Current Posture of ICC: War Crimes in Countries after Countries (Concluding Part) | 2018-09-20 | daily-sun.com

Current Posture of ICC: War Crimes in Countries after Countries (Concluding Part)

Anwar A Khan

    19th September, 2018 09:58:24 printer

The International Criminal Court (ICC) in The Hague aims to promote not only justice, but also peace. It has been widely criticised for doing neither, yet it has to contend with some severe structural and political difficulties: it has limited resources, it faces institutional restrictions, it is manipulated by states, and it is criticised for an alleged selectivity in the way it dispenses justice. However, the ICC could contribute significantly to the promotion of international justice and peace, and have a major impact on the prevention of crime, since its prosecutions represent a clear threat to highly placed individuals who commit serious crimes.
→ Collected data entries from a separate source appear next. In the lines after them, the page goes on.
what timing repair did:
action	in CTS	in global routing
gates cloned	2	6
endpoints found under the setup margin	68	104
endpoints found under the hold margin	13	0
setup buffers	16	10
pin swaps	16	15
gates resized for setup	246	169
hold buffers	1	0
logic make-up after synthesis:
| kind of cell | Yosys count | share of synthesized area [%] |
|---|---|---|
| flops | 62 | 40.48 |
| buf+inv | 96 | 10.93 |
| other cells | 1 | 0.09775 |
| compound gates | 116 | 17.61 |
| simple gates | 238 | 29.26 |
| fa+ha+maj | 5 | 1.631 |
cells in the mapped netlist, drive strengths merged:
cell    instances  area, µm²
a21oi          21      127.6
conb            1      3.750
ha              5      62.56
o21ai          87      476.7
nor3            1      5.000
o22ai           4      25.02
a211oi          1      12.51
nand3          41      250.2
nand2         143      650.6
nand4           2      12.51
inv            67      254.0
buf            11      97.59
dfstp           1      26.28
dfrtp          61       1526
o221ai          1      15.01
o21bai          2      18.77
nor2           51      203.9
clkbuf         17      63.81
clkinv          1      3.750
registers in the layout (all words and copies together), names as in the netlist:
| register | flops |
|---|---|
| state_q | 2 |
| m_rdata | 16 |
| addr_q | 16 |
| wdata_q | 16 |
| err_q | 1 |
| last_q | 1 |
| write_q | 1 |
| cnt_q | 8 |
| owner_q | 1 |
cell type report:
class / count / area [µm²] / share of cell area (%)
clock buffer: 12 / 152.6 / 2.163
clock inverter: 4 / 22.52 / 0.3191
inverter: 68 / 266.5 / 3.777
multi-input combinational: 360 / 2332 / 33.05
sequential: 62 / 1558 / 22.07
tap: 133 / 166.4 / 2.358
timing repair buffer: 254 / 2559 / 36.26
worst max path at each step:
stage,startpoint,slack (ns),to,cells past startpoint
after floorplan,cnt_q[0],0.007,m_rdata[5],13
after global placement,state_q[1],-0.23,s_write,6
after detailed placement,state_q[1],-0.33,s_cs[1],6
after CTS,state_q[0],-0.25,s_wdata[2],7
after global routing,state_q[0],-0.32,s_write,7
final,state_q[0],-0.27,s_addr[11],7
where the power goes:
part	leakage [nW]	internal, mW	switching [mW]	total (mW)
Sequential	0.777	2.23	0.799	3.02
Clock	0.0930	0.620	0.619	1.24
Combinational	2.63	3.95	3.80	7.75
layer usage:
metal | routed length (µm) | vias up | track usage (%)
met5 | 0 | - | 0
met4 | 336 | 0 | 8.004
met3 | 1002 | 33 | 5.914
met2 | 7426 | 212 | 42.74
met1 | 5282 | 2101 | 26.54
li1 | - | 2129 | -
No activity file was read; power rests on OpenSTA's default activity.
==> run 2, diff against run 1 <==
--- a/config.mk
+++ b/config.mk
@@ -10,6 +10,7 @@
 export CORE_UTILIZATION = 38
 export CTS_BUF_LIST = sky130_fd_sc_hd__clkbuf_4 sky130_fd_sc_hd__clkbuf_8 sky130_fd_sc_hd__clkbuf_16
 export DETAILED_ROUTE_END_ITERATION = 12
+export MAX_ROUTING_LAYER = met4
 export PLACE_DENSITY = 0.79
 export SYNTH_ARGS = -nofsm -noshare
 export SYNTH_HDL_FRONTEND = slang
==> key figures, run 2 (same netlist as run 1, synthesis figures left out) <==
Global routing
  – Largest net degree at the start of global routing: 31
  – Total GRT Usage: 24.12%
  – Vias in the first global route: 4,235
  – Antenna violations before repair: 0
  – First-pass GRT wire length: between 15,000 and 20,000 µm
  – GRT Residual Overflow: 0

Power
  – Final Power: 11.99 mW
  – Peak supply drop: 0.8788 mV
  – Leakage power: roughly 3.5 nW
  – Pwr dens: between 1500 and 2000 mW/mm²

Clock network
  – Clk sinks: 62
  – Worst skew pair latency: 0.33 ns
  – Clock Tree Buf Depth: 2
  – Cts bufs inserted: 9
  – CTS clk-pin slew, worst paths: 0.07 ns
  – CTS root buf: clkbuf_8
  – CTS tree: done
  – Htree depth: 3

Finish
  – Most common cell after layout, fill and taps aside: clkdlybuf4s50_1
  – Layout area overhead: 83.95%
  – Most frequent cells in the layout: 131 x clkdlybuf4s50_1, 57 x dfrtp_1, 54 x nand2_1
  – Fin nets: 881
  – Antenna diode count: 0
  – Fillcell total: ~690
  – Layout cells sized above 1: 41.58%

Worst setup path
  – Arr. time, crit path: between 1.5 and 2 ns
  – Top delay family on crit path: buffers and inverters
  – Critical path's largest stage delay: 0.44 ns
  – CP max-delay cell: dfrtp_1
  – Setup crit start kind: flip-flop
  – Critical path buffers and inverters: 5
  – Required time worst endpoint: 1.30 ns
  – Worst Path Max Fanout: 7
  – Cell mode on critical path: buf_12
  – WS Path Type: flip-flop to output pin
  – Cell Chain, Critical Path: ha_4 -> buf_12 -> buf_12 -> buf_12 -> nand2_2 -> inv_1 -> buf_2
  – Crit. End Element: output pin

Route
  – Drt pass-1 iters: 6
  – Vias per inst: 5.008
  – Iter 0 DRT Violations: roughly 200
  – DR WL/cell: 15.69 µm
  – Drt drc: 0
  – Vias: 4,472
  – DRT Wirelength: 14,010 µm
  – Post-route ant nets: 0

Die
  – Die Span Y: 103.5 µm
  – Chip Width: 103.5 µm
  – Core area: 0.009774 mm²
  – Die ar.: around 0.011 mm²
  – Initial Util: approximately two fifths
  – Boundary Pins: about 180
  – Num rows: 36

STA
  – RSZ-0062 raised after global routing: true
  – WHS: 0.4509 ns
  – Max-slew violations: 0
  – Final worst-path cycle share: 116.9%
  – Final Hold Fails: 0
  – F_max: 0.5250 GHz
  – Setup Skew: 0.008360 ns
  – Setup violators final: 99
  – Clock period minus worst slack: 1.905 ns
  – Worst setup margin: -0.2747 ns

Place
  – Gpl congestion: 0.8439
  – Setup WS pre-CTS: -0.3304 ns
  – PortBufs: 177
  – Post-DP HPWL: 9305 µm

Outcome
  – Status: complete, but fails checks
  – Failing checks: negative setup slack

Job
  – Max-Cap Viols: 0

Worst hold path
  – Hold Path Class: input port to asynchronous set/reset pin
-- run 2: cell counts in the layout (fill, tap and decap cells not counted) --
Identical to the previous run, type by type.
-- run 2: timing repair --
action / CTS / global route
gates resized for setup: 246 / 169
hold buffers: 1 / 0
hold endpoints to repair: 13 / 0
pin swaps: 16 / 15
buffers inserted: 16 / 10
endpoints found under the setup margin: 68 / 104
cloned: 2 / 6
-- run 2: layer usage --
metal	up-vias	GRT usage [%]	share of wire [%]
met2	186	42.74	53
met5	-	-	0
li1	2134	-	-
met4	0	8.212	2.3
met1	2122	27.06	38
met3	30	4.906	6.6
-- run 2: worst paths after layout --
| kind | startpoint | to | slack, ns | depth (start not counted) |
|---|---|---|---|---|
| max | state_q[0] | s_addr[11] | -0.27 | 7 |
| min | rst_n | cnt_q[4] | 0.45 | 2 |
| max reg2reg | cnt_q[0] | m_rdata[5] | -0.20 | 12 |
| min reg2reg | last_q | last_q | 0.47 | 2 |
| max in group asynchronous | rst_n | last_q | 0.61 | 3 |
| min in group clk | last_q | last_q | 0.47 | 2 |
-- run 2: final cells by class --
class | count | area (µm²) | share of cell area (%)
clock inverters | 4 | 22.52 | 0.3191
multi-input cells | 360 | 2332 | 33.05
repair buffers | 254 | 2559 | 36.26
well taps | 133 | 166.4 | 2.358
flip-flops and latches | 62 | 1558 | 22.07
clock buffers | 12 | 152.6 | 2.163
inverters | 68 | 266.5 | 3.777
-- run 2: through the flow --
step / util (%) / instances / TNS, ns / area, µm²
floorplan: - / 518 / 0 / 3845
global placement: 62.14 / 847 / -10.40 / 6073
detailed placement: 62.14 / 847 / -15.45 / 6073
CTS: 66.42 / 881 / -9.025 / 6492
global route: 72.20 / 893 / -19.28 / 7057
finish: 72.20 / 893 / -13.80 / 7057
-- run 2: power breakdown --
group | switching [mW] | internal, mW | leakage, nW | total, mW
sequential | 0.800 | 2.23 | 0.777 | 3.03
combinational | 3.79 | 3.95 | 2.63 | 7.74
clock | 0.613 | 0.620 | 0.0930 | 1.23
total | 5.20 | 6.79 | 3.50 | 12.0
It should be noted that as of 2012 there are eight situations under investigation by the ICC’s Office of the Prosecutor (OTP), including six of which are outside of Africa: Afghanistan, Colombia, Georgia, Honduras, the Republic of Korea, and Palestine. Furthermore, the OTP previously pursued crimes in Iraq and Venezuela that did not lead to any formal investigations. Arguably the strongest case for the charges of Afrocentrism described above is the simple fact that a high proportion of Rome Statute signatories are African states, almost all of which have ratified the Statute; the ICC lacks legal authority over many sites of recent egregious crimes, including Sri Lanka, Russia, China, the US, and Iran, which have not ratified it. In these cases, the ICC has no jurisdiction to try war criminals, even if the UN Security Council were to refer the cases.

Looking into the future – and acknowledging that the prospect of an indictment of CIA operatives is not distant, to say the least – if these crimes are ever to be prosecuted by the ICC. Indeed, the ICC has territorial jurisdiction in Poland, Lithuania and Romania. So, the American misdeed-mongers’ acts come under the material jurisdiction of the Court and qualify as war crimes. Because war crimes are serious violations of IHL under the Rome Statute and customary international law, this question preliminarily depends on whether IHL applied to these acts.

War crime courts have usually followed a two-prong inquiry to answer this question: 1) is there an armed conflict and 2) is there a nexus between the conduct and this armed conflict? That a non-international armed conflict (NIAC) involving the US (or two if the Taliban and Al-Qaeda are considered two distinct parties) existed at the time of the alleged acts of ill-treatment is beyond reasonable doubt. In addition, based on the nexus jurisprudence of the ICC and other international and national war crime courts, finding a sufficient nexus in this case should not raise any major issue. The Prosecutor would apparently focus on individuals captured in the context of the armed conflict in Afghanistan, such as presumed members of the Taliban or Al Qaeda transferred to these CIA-run sites. The victim’s affiliation with the Taliban or Al-Qaeda would indeed be sufficient to prove a sufficient nexus (actual membership would not be required; perceived support for one of the enemies of the US would be sufficient to meet the nexus requirement).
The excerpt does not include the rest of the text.